Later, without even stopping to breathe almost, he: asks Adam straight up if he's a virgin (he is, but won't admit it), counsels him not to be afraid of sex because it is "not a big deal," posits that Adam will ten years from now be more "comfortable with sex," shares that sex has gotten him into "a lot of trouble" and cost him "a lot of money," discusses at length whether Adam is "soft" or "hard," and wraps up by telling Adam that there's "nothing like" sex, and that he should look forward to having it one day, in the creepiest, ickiest, most pervuncular way imaginable. Best episode of any show this side of Trading Spouses ever, hands down. But where I can see them.
Want more? The full recap starts right below!

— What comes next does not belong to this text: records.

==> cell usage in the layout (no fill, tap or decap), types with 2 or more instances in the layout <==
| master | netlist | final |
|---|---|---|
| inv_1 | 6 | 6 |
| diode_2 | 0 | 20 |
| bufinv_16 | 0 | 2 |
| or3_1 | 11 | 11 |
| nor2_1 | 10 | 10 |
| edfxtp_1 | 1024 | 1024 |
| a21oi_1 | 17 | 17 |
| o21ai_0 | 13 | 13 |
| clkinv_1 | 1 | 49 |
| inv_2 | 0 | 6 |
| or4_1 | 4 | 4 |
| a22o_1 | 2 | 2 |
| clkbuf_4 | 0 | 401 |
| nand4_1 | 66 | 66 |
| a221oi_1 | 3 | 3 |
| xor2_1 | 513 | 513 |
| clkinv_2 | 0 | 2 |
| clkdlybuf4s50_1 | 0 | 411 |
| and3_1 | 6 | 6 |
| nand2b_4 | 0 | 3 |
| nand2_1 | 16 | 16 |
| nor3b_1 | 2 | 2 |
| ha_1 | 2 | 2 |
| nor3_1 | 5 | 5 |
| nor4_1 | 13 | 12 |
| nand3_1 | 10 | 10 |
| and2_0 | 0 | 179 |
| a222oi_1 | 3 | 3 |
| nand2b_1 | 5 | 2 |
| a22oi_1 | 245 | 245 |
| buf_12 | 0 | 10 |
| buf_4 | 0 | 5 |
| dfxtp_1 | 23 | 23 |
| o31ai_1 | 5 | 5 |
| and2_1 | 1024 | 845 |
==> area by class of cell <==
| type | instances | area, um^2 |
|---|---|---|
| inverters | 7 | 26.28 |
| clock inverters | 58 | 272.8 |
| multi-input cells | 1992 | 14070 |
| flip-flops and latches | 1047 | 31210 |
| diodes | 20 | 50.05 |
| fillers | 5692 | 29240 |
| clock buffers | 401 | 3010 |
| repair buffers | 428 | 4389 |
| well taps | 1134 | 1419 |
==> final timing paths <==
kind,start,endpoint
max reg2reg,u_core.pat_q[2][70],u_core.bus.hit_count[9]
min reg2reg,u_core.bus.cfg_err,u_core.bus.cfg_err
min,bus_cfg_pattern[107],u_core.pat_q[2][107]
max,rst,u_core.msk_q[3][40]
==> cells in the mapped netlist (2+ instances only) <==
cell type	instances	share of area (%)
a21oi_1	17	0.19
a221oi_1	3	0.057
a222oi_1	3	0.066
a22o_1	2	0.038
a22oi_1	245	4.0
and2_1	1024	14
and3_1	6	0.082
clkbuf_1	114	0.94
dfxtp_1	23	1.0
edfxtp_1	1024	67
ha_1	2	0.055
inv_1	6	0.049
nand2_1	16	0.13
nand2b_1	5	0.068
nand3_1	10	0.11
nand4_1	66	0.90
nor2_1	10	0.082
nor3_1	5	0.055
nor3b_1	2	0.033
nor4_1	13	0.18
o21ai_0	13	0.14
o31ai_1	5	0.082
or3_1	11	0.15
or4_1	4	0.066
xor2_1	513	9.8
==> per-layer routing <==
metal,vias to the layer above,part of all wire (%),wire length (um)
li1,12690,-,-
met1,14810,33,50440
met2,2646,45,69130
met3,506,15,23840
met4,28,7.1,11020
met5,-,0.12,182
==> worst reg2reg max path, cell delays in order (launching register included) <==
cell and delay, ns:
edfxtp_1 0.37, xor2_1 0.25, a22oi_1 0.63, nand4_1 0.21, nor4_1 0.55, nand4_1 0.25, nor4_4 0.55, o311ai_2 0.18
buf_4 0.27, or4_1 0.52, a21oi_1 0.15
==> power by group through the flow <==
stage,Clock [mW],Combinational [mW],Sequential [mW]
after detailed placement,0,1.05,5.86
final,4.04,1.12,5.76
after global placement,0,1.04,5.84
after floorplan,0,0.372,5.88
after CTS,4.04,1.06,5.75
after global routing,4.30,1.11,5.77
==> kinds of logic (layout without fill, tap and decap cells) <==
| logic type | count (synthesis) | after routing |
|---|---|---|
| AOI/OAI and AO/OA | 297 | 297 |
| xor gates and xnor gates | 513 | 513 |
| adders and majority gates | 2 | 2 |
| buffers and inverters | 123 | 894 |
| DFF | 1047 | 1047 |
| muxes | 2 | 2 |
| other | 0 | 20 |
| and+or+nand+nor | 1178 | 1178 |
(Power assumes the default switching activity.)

An awesome montage of classic timepieces reminds us of the Corporate Weasel Death Watch that's been going on since last week. The three members of Excel who actually did something of value last week -- Marshawn, Rebecca, and Brian -- hang out and discuss how many of their team will be returning. Marshawn sees it, as she sees everything, as an opportunity to fine-tune her strategy. Rebecca and Brian agree on their intuition that at least two people will be returning to the suite, but she shushes him once he starts to speculate on whom he thinks this will be -- the walls have toadlike, virgin, stripper, or gay ears. Oh, man. Excel is the saddest bunch ever. Rebecca keeps giving Brian these very sexy, very hilarious super-spy looks through her bangs as she's shushing, like she's Carmen Sandiego and he's about to blab where the Seavers hid the microfilm.
Time passes. A flower opens into full bloom, thrives with the miracle of photosynthesis, and slowly withers and dies. The whole group of survivors is sitting around the gorgeous kitchen table, wearing their casual Death Watch outfits -- Randal is wearing sleeveless workout gear. Fade to everybody turning as one to stare at the door. Felisha pretends to bite her nails like she's typewritering a giant ear of corn, or chowing down a redwood. She's kind of adorable, you guys. I've been enjoying her little faces all along, but she goes all out with the cartoonery this week. I bet she's a lot more fun when there's no Alpha Blonde. Fade again, this time to Clay tidying up alone. Fade to the door, doing nothing. The sun circles, circles over glaciers moving majestically across the world and icecaps slowly melting into the sea. Last week, imagining this whole scenario playing out was fairly hilarious, but I forgot how boring it would be to actually be there. Which we...are.
Pangaea splits apart and forms continents, which eventually blossom with life. Time passes: In the living room, Alla notifies everyone that at midnight, she's "declaring them done." Adam, looking tired, eats some ice cream, and it's pretty cute because it's way past bedtime plus he gets to eat ice cream. Time passes: Brian is falling asleep sitting up, and the remains of the Bloven are cuddling. Alla finally breaks the silence. "There's no way they'd come back at midnight. Holy shit!" Brian looks lost and really quite attractive staring into space, telling us first that it's been "seven hours" and that Josh and the guys are his "brothers," then again at eight hours that "you might as well give up." Everybody goes to bed. The Grand Canyon happens not all at once, but slowly, over time, as a river wears its way into the world. Even Michael Rapaport stands upright, roaming, developing tools, hunting and gathering, becoming agrarian, inventing sexism, becoming agricultural, inventing the Roomba. Becky Conner goes like this: Lecy Goranson, Lecy Goranson, Sarah Chalke, Lecy Goranson.